Task goal: Copy out each line containing "width" from the entries below.

Stored records:
### src/logic/iep_defines.vh
// register map, field and reset constants for the interrupt enable and pending block
//
// Contract
// - Bit n of the upper enable-clear register stands for interrupt 32+n, covering interrupts 32 to 63.
// - A one written to an enable-clear bit disables that interrupt, and a zero leaves it alone.
// - A read of the enable-clear register returns each interrupt's enable state, one meaning enabled.
// - Bit n of the lower pending-set register stands for interrupt n, and a written one makes it pending.
// - A written pending-set one does nothing to an interrupt that is already pending or is disabled.
// - A read of the pending-set register returns the live pending state, one meaning pending.
// - A one written to a pending-clear bit clears that pending state, which then reads as zero.
// - A one written to an enable-set bit enables that interrupt, and a zero does nothing.
// - A pending-clear one has no effect on an interrupt whose handler is already in service.
`ifndef IEP_DEFINES_VH
`define IEP_DEFINES_VH

// word byte addresses
`define IEP_ADDR_EN_SET_LO 8'h00
`define IEP_ADDR_EN_SET_HI 8'h04
`define IEP_ADDR_EN_CLR_LO 8'h08
`define IEP_ADDR_EN_CLR_HI 8'h0c
`define IEP_ADDR_PEND_SET_LO 8'h10
`define IEP_ADDR_PEND_SET_HI 8'h14
`define IEP_ADDR_PEND_CLR_LO 8'h18
`define IEP_ADDR_PEND_CLR_HI 8'h1c
`define IEP_ADDR_IRQ_STATUS 8'h20
`define IEP_ADDR_IRQ_MASK 8'h24

// field layout
`define IEP_LO_MSB 31
`define IEP_HI_LSB 32
`define IEP_HI_MSB 63
`define IEP_ST_PEND_LO 0
`define IEP_ST_PEND_HI 1
`define IEP_ST_SET_DROP 2
`define IEP_ST_MSB 2

// reset values
`define IEP_RST_EN 64'h0000000000000000
`define IEP_RST_PEND 64'h0000000000000000
`define IEP_RST_WORD 32'h00000000
`define IEP_RST_ST 3'h0

`endif

### src/logic/iep_regs.v
// interrupt enable and pending registers with a status and mask event interrupt
//
// Design decisions made here: the placing of the registers and the address-and-strobe port.
`timescale 1ns/100ps
`include "iep_defines.vh"

module iep_regs #(
  parameter ADDR_W = 8
) (
  input wire REF_CLK_I,
  input wire RESET_I,
  input wire [ADDR_W-1:0] ADDR_I,
  input wire [31:0] WDATA_I,
  input wire WR_I,
  input wire RD_I,
  output reg [31:0] RDATA_O,
  input wire [63:0] IRQ_REQ_I,
  input wire [63:0] IN_SERVICE_I,
  output wire [63:0] ENABLE_O,
  output wire [63:0] PENDING_O,
  output wire [63:0] REQUEST_O,
  output wire IRQ_O
);

  reg [63:0] enable;
  reg [63:0] pending;
  reg [63:0] req_meta;
  reg [63:0] req_sync;
  reg [63:0] req_prev;
  reg [`IEP_ST_MSB:0] irq_status;
  reg [`IEP_ST_MSB:0] irq_mask;
  reg [63:0] next_enable;
  reg [63:0] next_pending;
  reg [`IEP_ST_MSB:0] next_status;
  reg [31:0] next_rdata;
  reg [63:0] wr_en_set;
  reg [63:0] wr_en_clr;
  reg [63:0] wr_pend_set;
  reg [63:0] wr_pend_clr;
  wire [63:0] req_rise;
  wire [63:0] pend_set_eff;
  wire [63:0] pend_clr_eff;
  wire [63:0] pend_new;
  wire rd_status;

  // request lines come from peripherals, so two flops before use
  always @(posedge REF_CLK_I)
  begin
    if (RESET_I)
    begin
      req_meta <= `IEP_RST_PEND;
      req_sync <= `IEP_RST_PEND;
      req_prev <= `IEP_RST_PEND;
    end
    else
    begin
      req_meta <= IRQ_REQ_I;
      req_sync <= req_meta;
      req_prev <= req_sync;
    end
  end

  assign req_rise = req_sync & ~req_prev;

  // decode writes into per-bit masks for each word
  always @*
  begin
    wr_en_set = 64'h0;
    wr_en_clr = 64'h0;
    wr_pend_set = 64'h0;
    wr_pend_clr = 64'h0;
    if (WR_I)
    begin
      case (ADDR_I)
        // enable-set low and high
        `IEP_ADDR_EN_SET_LO: wr_en_set[`IEP_LO_MSB:0] = WDATA_I;
        `IEP_ADDR_EN_SET_HI: wr_en_set[`IEP_HI_MSB:`IEP_HI_LSB] = WDATA_I;
        `IEP_ADDR_EN_CLR_LO: wr_en_clr[`IEP_LO_MSB:0] = WDATA_I;
        `IEP_ADDR_EN_CLR_HI: wr_en_clr[`IEP_HI_MSB:`IEP_HI_LSB] = WDATA_I;
        `IEP_ADDR_PEND_SET_LO: wr_pend_set[`IEP_LO_MSB:0] = WDATA_I;
        `IEP_ADDR_PEND_SET_HI: wr_pend_set[`IEP_HI_MSB:`IEP_HI_LSB] = WDATA_I;
        `IEP_ADDR_PEND_CLR_LO: wr_pend_clr[`IEP_LO_MSB:0] = WDATA_I;
        `IEP_ADDR_PEND_CLR_HI: wr_pend_clr[`IEP_HI_MSB:`IEP_HI_LSB] = WDATA_I;
        default: wr_en_set = 64'h0;
      endcase
    end
  end

  // ignore set when pending or disabled
  assign pend_set_eff = wr_pend_set & enable & ~pending;
  assign pend_clr_eff = wr_pend_clr & ~IN_SERVICE_I;
  // hardware requests pend only enabled lines
  assign pend_new = (req_rise & enable) | pend_set_eff;

  // enable and pending next state; set wins over clear
  always @*
  begin
    next_enable = enable;
    next_pending = pending;
    next_enable = next_enable | wr_en_set;
    next_enable = next_enable & ~(wr_en_clr & ~wr_en_set);
    next_pending = next_pending & ~pend_clr_eff;
    next_pending = next_pending | pend_new;
  end

  assign rd_status = RD_I && (ADDR_I == `IEP_ADDR_IRQ_STATUS);

  // sticky events; a read clears but a new event in that cycle wins
  always @*
  begin
    next_status = irq_status;
    if (rd_status)
      next_status = `IEP_RST_ST;
    next_status[`IEP_ST_PEND_LO] = next_status[`IEP_ST_PEND_LO] | (|pend_new[`IEP_LO_MSB:0]);
    next_status[`IEP_ST_PEND_HI] = next_status[`IEP_ST_PEND_HI] | (|pend_new[`IEP_HI_MSB:`IEP_HI_LSB]);
    next_status[`IEP_ST_SET_DROP] = next_status[`IEP_ST_SET_DROP] | (|(wr_pend_set & ~pend_set_eff));
  end

  // read mux, data lands one cycle after the strobe
  always @*
  begin
    next_rdata = `IEP_RST_WORD;
    if (RD_I)
    begin
      case (ADDR_I)
        `IEP_ADDR_EN_SET_LO: next_rdata = enable[`IEP_LO_MSB:0];
        `IEP_ADDR_EN_SET_HI: next_rdata = enable[`IEP_HI_MSB:`IEP_HI_LSB];
        `IEP_ADDR_EN_CLR_LO: next_rdata = enable[`IEP_LO_MSB:0];
        `IEP_ADDR_EN_CLR_HI: next_rdata = enable[`IEP_HI_MSB:`IEP_HI_LSB];
        `IEP_ADDR_PEND_SET_LO: next_rdata = pending[`IEP_LO_MSB:0];
        `IEP_ADDR_PEND_SET_HI: next_rdata = pending[`IEP_HI_MSB:`IEP_HI_LSB];
        `IEP_ADDR_PEND_CLR_LO: next_rdata = pending[`IEP_LO_MSB:0];
        `IEP_ADDR_PEND_CLR_HI: next_rdata = pending[`IEP_HI_MSB:`IEP_HI_LSB];
        `IEP_ADDR_IRQ_STATUS: next_rdata = {29'h0, irq_status};
        `IEP_ADDR_IRQ_MASK: next_rdata = {29'h0, irq_mask};
        default: next_rdata = `IEP_RST_WORD; // unmapped reads zero
      endcase
    end
  end

  // state registers
  always @(posedge REF_CLK_I)
  begin
    if (RESET_I)
    begin
      enable <= `IEP_RST_EN;
      pending <= `IEP_RST_PEND;
      irq_status <= `IEP_RST_ST;
      irq_mask <= `IEP_RST_ST;
      RDATA_O <= `IEP_RST_WORD;
    end
    else
    begin
      enable <= next_enable;
      pending <= next_pending;
      irq_status <= next_status;
      if (WR_I && (ADDR_I == `IEP_ADDR_IRQ_MASK))
        irq_mask <= WDATA_I[`IEP_ST_MSB:0];
      RDATA_O <= next_rdata;
    end
  end

  assign ENABLE_O = enable;
  assign PENDING_O = pending;
  // only enabled, pending and not in service goes to the core
  assign REQUEST_O = pending & enable & ~IN_SERVICE_I;
  assign IRQ_O = |(irq_status & irq_mask);

endmodule // iep_regs

### config.mk
export PLATFORM = sky130hd
export DESIGN_NAME = iep_regs
export DESIGN_NICKNAME = d
export VERILOG_FILES = /design/src/logic/iep_regs.v
export VERILOG_INCLUDE_DIRS = /design/src /design/src/logic
export SDC_FILE = /design/constraint.sdc
export NUM_CORES = 1
export LEC_CHECK = 0
export BUFFER_PORTS_ARGS = -buffer_cell sky130_fd_sc_hd__buf_4
export CAP_MARGIN = 10
export CORE_ASPECT_RATIO = 2
export CORE_MARGIN = 2
export CORE_UTILIZATION = 40
export DETAILED_ROUTE_END_ITERATION = 8
export PLACE_DENSITY = 0.66
export SLEW_MARGIN = 20
export SYNTH_ARGS = -nofsm -noshare
export SYNTH_HDL_FRONTEND = slang
export SYNTH_SLANG_ARGS = --single-unit
### constraint.sdc
create_clock -name REF_CLK_I -period 5.24 [get_ports REF_CLK_I]
set_clock_uncertainty 0.15 [all_clocks]
set_input_delay 0.524 -clock REF_CLK_I [delete_from_list [all_inputs] [get_ports REF_CLK_I]]
set_output_delay 0.524 -clock REF_CLK_I [all_outputs]
set_load 0.02 [all_outputs]
==> results.txt, run 1 <==
CTS Sinks - 358
aggregate routed wire length - 57.74 mm
WP data required - 5.55 ns
post-route ant nets - 0
Reg power frac - 48.5%
Final Cycle Share - 59.37%
Final Hold Violating Endpoints - 0
Crit Reg-Reg Startpoint - ENABLE_O[42]
relative max-transition margin - 19.38%
Synth Area in Compound Gates - 21.44%
unrepaired setup endpoints after global routing - false
global-route wire length before repair - 82.41 mm
Synth Area in XOR/XNOR - 0%
cell area after synthesis - 0.01419 mm2
outcome - completed
number of synthesized flops with an enable pin - 0
crit-path max FO - 32
number of CTS-inserted buffers - 34
Seq/Total Area, Yosys - 50.51%
Netlist cell types - 48
power density cells - 308.5 mW/mm2
LEAKAGE - 7.441 nW
vias in the first global route - 13,400
Congestion Overflow GR - 0
CORE AREA - 0.03495 mm2
combinational family with the most area after synthesis - simple AND/OR/NAND/NOR gates
chip width - 137.2 um
Synth warnings - 0
Post-Synthesis Cells - 1,612
Synth Register Bits - 358
share of post-route cells with drive strength above 1 - 24.40%
# IOs - 397
Slew Viols, Final - 0
routed len/inst - 23.68 um
Worst-path clk slew - 0.07 ns
drt first pass iters - 6
Top FF cell, synth - dfxtp_1
total of max-cap violations - 0
Iter 0 DRT Violations - 1,296
hold depth - 2
clock share of power - 45.5%
Initial Util - 40.60%
Post-Synth Adder-Cell Area - 0%
gr usage total - 29.91%
# Post-CTS Setup Buffers - 0
CP Launch Type - primary input
most frequent cells in the layout - buf_4, dfxtp_1, nor2b_1
TNS Setup - 0 ns
Async S/R FF share, synth - 0%
endpoints failing setup - 0
Port Buffer Count - 396
Psw - 1.305 mW
Final min period - 3.111 ns
Layout Cells excl Fill - 2,438
sw frac - 22.64%
# DRC - 0
Post-Syn Area per Cell - 8.803 um2
gpl congestion - 0.9300
Fmax achieved - 321.4 MHz
Max clock buf depth - 3
root buf cell - clkbuf_16
IR drop worst, VDD - 347.9 uV
Final HPWL DP - 41.63 mm
Rows - 97
CTS tree - built
clock latency on the worst-skew pair - 0.54 ns
total number of vias - 14,200
Comb power frac - 5.9%
H-tree depth - 2
reg-to-reg slack, setup - 2.75 ns
Syn-to-layout area delta - 31.68%
Critical Path AT - 3.42 ns
Syn Nets - 1,784
largest net degree at the start of global routing - 90
Post-Synth Simple-Gate Area - 24.49%
min-delay src - IRQ_REQ_I[27]
placed cells - 2,376
hold crit path type - in -> reg
worst slew pin tran - 1.206 ns
R2R Path End - irq_status[1]
critical path endpoint category - flip-flop
height of the die - 270.4 um
P_int - 4.460 mW
mux share of post-synthesis cell area - 0%
Hold EP - req_meta[27]
Final nets - 2,139
antenna violations before repair - 5
post-CTS resize count - 0
crit path kind - in -> reg
Reg2Reg Depth - 5
detailed-route vias per instance - 5.823
most common cell after layout, fill and taps aside - buf_4
die footprint - 0.03709 mm2
hold_buf cts - 0
power by group through the flow:
stage	logic (mW)	registers, mW	clock network (mW)
5_1_grt	0.360	2.80	2.74
6_report	0.341	2.80	2.63
3_5_place_dp	0.336	2.86	0
4_1_cts	0.337	2.80	2.65
3_3_place_gp	0.332	2.86	0
2_1_floorplan	0.148	2.85	0
critical path: stages:
cell	delay, ns
buf_4	0.12
or4_2	1.13
or2_1	0.51
nand2_1	0.26
buf_4	0.46
a222oi_1	0.18
a21oi_1	0.20
cell type report:
| type | instances | area, um2 |
|---|---|---|
| Sequential cell | 358 | 7167 |
| Antenna cell | 5 | 12.51 |
| Multi-Input combinational cell | 1133 | 6556 |
| Timing Repair Buffer | 413 | 3123 |
| Clock buffer | 44 | 992.2 |
| Clock inverter | 13 | 176.4 |
| Fill cell | 3309 | 16270 |
| Tap cell | 445 | 556.8 |
| Inverter | 27 | 101.3 |
state kept, by name, summed over array words and instances (netlist names):
| name | cells |
|---|---|
| req_prev | 64 |
| irq_status | 3 |
| RDATA_O | 32 |
| irq_mask | 3 |
| ENABLE_O | 64 |
| req_sync | 64 |
| PENDING_O | 64 |
| req_meta | 64 |
how the worst max path moves through the flow:
stage / start / endpoint / slack [ns] / cells after the start
4_1_cts: ADDR_I[1] / RDATA_O[2] / 2.22 / 7
2_1_floorplan: WR_I / irq_status[1] / 2.84 / 8
3_3_place_gp: ADDR_I[4] / irq_status[1] / 1.08 / 7
6_report: ADDR_I[1] / RDATA_O[2] / 2.13 / 7
3_5_place_dp: ADDR_I[1] / RDATA_O[2] / 1.68 / 7
5_1_grt: ADDR_I[1] / RDATA_O[2] / 2.07 / 7
synthesized netlist by cell type (26+ instances only):
cell type  number  area share, %
dfxtp_1       358             51
nor2b_1       273             12
a21oi_1       169            6.0
nand2_1       122            3.2
o21ai_0       105            3.7
nor2_1         91            2.4
nand3_1        74            2.6
clkbuf_1       70            1.9
a22oi_1        62            3.3
o31ai_1        54            2.9
nor4_1         35            1.5
inv_1          27           0.71
o22ai_1        26            1.1
metrics by stage:
step / util (%) / power, mW / setup WS (ns) / area, um2 / hold slack, ns
after floorplan: - / 3.001 / 2.841 / 14190 / 0.2638
after global placement: 50.05 / 3.191 / 1.076 / 17490 / 0.2671
after detailed placement: 50.08 / 3.195 / 1.676 / 17500 / 0.2712
after CTS: 53.42 / 5.781 / 2.218 / 18670 / 0.03198
after global routing: 53.46 / 5.902 / 2.070 / 18690 / 0.04382
final: 53.46 / 5.765 / 2.129 / 18690 / 0.04537
cell families (layout without fill, tap and decap cells):
group,after synthesis,after routing
other cells,0,5
buf+inv,121,497
simple gates,649,649
flops,358,358
compound gates,484,484
layer usage:
metal	vias to the layer above	share of wire [%]	track usage (%)	wire, um
li1	6445	-	-	-
met1	6737	35	32.92	20290
met2	828	51	53.08	29420
met3	186	6.9	3.585	4008
met4	0	7.0	18.91	4020
met5	-	0	0	0
No activity file was read; power rests on OpenSTA's default activity.
==> run 2, diff against run 1 <==
--- a/config.mk
+++ b/config.mk
@@ -12,7 +12,7 @@
 export CORE_MARGIN = 2
 export CORE_UTILIZATION = 40
 export DETAILED_ROUTE_END_ITERATION = 8
-export PLACE_DENSITY = 0.66
+export PLACE_DENSITY = 0.68
 export SLEW_MARGIN = 20
 export SYNTH_ARGS = -nofsm -noshare
 export SYNTH_HDL_FRONTEND = slang
==> constraint.sdc (replaced) <==
create_clock -name REF_CLK_I -period 2.54 [get_ports REF_CLK_I]
set_clock_uncertainty 0.15 [all_clocks]
set_input_delay 0.254 -clock REF_CLK_I [delete_from_list [all_inputs] [get_ports REF_CLK_I]]
set_output_delay 0.254 -clock REF_CLK_I [all_outputs]
set_load 0.02 [all_outputs]
==> run 2 against run 1 <==
  * Die area unchanged
  * Critical path depth decreased by 1
  * Register-to-register slack got worse by 2.6 ns
  * Core utilization increased by 7.4 points
  * Sequential cell count unchanged
  * Global-route usage increased by 3.5 points
  * Total power increased by 110%
  * Clock power increased by 91%
  * Sequential share of layout area decreased by 4.7 points
  * First-iteration DRC count increased by 2.6%
  * Critical endpoint is now irq_status[1]
  * Largest power group unchanged
==> results.txt, run 2 (synthesized netlist as in run 1, its figures left out) <==
root buf cell - clkbuf_16
total of max-cap violations - 0 (unchanged)
Finished Core Util - 60.90% (+7.4 points)
die footprint - 0.03709 mm2 (unchanged)
Iter 0 DRT Violations - 1,330 (+2.6%)
Reg2Reg Depth - 6 (+1)
Final HPWL DP - 45.35 mm (+8.9%)
global-route wire length before repair - 92.60 mm (+12%)
Final min period - 2.359 ns
crit path kind - reg -> reg
number of CTS-inserted buffers - 34 (unchanged)
hold depth - 3 (+1)
most frequent cells in the layout - buf_4, dfxtp_1, nor2b_1
area of the multi-input gates - 0.006544 mm2 (-0.19%)
Crit Reg-Reg Startpoint - ENABLE_O[38]
share of post-route cells with drive strength above 1 - 26.14% (+1.7 points)
CTS Sinks - 358 (unchanged)
cell area after layout - 0.02129 mm2 (+14%)
crit-path max FO - 6 (-81%)
Critical Path AT - 2.62 ns (-0.80 ns)
IR drop worst, VDD - 485.2 uV (+39%)
critical path endpoint category - flip-flop
most common cell after layout, fill and taps aside - buf_4
Slew Viols, Final - 0 (unchanged)
Congestion Overflow GR - 0 (unchanged)
Initial Util - 40.60% (unchanged)
crit path from - ENABLE_O[38]
worst stage delay on the critical path - 0.49 ns (-0.64 ns)
relative max-transition margin - 49.74% (+30 points)
Final nets - 2,416 (+13%)
Final Cycle Share - 92.86%
Port Buffer Count - 396 (unchanged)
post-route ant nets - 0 (unchanged)
critical path cell sequence - and3b_1 > a41o_1 > a2111oi_0 > buf_4 > nand4_1 > o41a_1
power density cells - 555.7 mW/mm2 (+80%)
height of the die - 270.4 um (unchanged)
Max clock buf depth - 3 (unchanged)
gpl congestion - 0.9185 (-1.2%)
hold crit path type - in -> reg
Syn-to-layout area delta - 50.01%
placed cell area - 0.01858 mm2 (+6.2%)
vias in the first global route - 15,570 (+16%)
total number of vias - 15,600 (+9.9%)
Rows - 97 (unchanged)
drt first pass iters - 7 (+1)
chip width - 137.2 um (unchanged)
# Post-CTS Setup Buffers - 0 (unchanged)
endpoints failing setup - 0 (unchanged)
Final Hold Violating Endpoints - 0 (unchanged)
# DRC - 0 (unchanged)
# IOs - 397 (unchanged)
outcome - completed
clock latency on the worst-skew pair - 0.53 ns (about the same)
number of fill cells in the layout - 2,997 (-9.4%)
post-CTS resize count - 0 (unchanged)
aggregate routed wire length - 63.73 mm (+10%)
WP data required - 2.80 ns (-2.75 ns)
Worst-path clk slew - 0.07 ns (about the same)
gr usage total - 33.40% (+3.5 points)
detailed-route vias per instance - 5.751 (-1.2%)
min-delay src - RESET_I
antenna violations before repair - 2 (-3)
CP Launch Type - flip-flop
Reg area - 0.007167 mm2 (unchanged)
Slowest cell on crit path - a2111oi_0
CORE AREA - 0.03495 mm2 (unchanged)
CTS tree - built
unrepaired setup endpoints after global routing - false
LEAKAGE - 8.688 nW (+17%)
H-tree depth - 2 (unchanged)
routed len/inst - 23.50 um (-0.78%)
Fmax achieved - 424.0 MHz
largest net degree at the start of global routing - 148 (+64%)
worst slew pin tran - 0.7538 ns (-0.4526 ns)
run 2: timing repair:
item                                    CTS  global route
endpoints found under the setup margin    0             0
hold buffers                            163             0
endpoints found under the hold margin   196             0
run 2: routing by layer:
metal / track usage [%] / part of all wire, % / vias up
li1: - / - / 7002
met1: 35.55 / 34 / 7371
met2: 57.53 / 50 / 940
met3: 4.411 / 6.8 / 284
met4: 26.89 / 9.3 / 0
met5: 0 / 0 / -
run 2: path summary, 6_finish.rpt:
check / endpoint / slack [ns]
max: irq_status[1] / 0.18
min: req_prev[48] / 0.1
max reg2reg: irq_status[1] / 0.18
min reg2reg: req_sync[13] / 0.29
run 2: layout make-up:
type                            instances  area share (%)
Antenna cell                            2         0.02351
Clock buffer                           48           4.532
Clock inverter                          9          0.4820
Inverter                               27          0.4761
Multi-Input combinational cell       1133           30.74
Sequential cell                       358           33.67
Tap cell                              445           2.616
Timing Repair Buffer                  690           27.46
run 2: critical path: cells and delay by family (launching register included):
| kind | cells | cell delay, ns |
|---|---|---|
| buffers and inverters | 1 | 0.21 |
| DFF | 1 | 0.38 |
| and+or+nand+nor | 2 | 0.38 |
| AOI/OAI and AO/OA | 3 | 1.13 |
run 2: power by group:
part / internal [mW] / leakage, nW / switching [mW]
sequential: 5.74 / 2.92 / 0.0379
combinational: 0.523 / 5.24 / 0.497
clock: 2.86 / 0.528 / 2.18
run 2: per-stage QoR:
step | instances | setup slack (ns) | hold slack [ns] | TNS, ns | power [mW]
after CTS | 2710 | 0.2269 | 0.1010 | 0 | 11.87
after floorplan | 1612 | 0.4112 | 0.2322 | 0 | 6.192
after detailed placement | 2490 | -0.07774 | 0.2720 | -0.08438 | 6.688
final | 2712 | 0.1813 | 0.09637 | 0 | 11.83
after global routing | 2712 | 0.06967 | 0.1341 | 0 | 12.14
after global placement | 2490 | -0.007740 | 0.2663 | -0.007740 | 6.678
==> run 3, diff against run 2 <==
--- a/config.mk
+++ b/config.mk
@@ -13,6 +13,7 @@
 export CORE_UTILIZATION = 40
 export DETAILED_ROUTE_END_ITERATION = 8
 export PLACE_DENSITY = 0.68
+export SETUP_SLACK_MARGIN = 0.2
 export SLEW_MARGIN = 20
 export SYNTH_ARGS = -nofsm -noshare
 export SYNTH_HDL_FRONTEND = slang
==> run 3 against run 2 <==
  * Non-clock buffer count unchanged
  * Final area about the same
  * Maximum frequency increased by 0.69%
  * Combinational power about the same
  * Sequential power about the same
  * Die area unchanged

Answer section:
chip width - 137.2 um
chip width - 137.2 um (unchanged)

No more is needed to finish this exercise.